THE INPUT ->
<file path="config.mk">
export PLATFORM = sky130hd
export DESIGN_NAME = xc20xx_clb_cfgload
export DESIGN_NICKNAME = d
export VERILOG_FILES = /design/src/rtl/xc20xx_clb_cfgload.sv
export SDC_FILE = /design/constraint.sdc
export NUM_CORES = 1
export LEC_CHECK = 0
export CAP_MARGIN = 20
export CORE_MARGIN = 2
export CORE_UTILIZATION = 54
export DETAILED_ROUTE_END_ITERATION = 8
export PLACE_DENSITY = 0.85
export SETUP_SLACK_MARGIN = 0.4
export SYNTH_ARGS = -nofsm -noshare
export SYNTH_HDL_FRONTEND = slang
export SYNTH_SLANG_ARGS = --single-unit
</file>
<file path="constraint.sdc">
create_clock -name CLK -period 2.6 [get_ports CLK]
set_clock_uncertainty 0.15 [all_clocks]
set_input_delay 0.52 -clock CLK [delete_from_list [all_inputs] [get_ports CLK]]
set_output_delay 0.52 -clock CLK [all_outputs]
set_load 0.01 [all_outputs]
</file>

...

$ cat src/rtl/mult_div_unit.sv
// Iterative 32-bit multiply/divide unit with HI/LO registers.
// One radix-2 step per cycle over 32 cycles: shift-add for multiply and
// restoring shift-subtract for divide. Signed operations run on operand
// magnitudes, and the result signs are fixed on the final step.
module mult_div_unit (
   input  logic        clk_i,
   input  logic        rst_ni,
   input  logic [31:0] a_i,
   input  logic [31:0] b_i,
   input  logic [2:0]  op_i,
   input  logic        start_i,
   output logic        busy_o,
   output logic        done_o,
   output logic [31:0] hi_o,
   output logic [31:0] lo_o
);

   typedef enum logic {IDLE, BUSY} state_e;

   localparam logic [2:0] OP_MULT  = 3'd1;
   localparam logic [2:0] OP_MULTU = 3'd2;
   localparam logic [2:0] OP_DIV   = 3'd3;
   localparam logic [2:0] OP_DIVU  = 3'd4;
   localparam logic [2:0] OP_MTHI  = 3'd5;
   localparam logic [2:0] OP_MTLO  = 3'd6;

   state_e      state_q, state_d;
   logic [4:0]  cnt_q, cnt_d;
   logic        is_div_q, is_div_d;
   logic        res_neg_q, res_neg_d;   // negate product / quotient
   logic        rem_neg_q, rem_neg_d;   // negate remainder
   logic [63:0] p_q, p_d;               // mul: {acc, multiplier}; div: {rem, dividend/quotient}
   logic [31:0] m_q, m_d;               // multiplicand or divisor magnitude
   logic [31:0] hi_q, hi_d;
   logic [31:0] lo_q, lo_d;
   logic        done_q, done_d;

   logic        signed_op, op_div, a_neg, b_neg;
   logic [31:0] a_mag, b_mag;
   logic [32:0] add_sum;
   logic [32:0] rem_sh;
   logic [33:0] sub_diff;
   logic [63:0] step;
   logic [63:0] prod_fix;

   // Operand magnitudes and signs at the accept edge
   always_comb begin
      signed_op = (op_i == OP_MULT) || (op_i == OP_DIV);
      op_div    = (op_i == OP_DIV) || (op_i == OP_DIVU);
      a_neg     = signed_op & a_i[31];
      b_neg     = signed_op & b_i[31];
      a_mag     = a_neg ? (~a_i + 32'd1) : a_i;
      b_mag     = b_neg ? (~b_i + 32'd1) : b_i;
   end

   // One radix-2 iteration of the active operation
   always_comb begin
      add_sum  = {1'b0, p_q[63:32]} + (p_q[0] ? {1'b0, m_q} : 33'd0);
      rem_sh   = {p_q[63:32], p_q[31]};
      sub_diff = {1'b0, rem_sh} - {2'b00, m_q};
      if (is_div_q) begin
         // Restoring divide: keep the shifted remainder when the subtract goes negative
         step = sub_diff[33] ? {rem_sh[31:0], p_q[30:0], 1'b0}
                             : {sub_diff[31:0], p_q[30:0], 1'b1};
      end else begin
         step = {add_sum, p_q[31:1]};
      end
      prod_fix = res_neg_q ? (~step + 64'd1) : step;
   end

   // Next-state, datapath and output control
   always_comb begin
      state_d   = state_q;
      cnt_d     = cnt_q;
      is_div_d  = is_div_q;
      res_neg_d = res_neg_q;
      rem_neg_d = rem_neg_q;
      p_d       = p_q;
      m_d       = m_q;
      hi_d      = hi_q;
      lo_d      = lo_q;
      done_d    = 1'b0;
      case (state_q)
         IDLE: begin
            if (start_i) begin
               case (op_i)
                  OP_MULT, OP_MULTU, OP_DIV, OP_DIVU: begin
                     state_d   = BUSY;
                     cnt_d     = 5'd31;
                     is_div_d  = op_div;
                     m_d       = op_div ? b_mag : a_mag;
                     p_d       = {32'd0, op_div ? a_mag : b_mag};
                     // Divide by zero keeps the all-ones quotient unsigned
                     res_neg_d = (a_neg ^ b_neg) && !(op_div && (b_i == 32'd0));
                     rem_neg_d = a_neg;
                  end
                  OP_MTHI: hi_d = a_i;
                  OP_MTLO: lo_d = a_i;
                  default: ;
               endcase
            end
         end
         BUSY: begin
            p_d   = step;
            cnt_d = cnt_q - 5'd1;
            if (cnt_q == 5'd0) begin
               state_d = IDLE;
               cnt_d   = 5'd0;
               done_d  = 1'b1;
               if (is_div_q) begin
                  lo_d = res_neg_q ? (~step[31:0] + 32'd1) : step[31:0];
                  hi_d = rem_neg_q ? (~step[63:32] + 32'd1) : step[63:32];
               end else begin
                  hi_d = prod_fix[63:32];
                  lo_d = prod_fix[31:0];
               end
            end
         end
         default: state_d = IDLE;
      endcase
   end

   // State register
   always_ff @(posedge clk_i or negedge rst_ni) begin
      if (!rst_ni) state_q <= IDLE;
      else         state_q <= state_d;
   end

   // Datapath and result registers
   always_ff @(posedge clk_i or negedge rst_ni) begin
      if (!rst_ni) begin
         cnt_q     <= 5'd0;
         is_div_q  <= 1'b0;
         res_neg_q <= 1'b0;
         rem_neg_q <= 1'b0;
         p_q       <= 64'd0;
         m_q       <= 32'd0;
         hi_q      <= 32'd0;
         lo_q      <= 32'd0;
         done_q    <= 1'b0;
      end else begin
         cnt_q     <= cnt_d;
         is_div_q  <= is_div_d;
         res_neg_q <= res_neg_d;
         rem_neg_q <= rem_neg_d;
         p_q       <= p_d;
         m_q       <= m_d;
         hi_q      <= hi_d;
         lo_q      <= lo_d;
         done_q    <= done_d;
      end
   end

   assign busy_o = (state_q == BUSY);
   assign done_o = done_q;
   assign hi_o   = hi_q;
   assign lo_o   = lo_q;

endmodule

WHAT YOU NEED TO DO ->
Given the word "else", show every line of the records that contains it.

EXPECTED ANSWER ->
      end else begin
               end else begin
      else         state_q <= state_d;
      end else begin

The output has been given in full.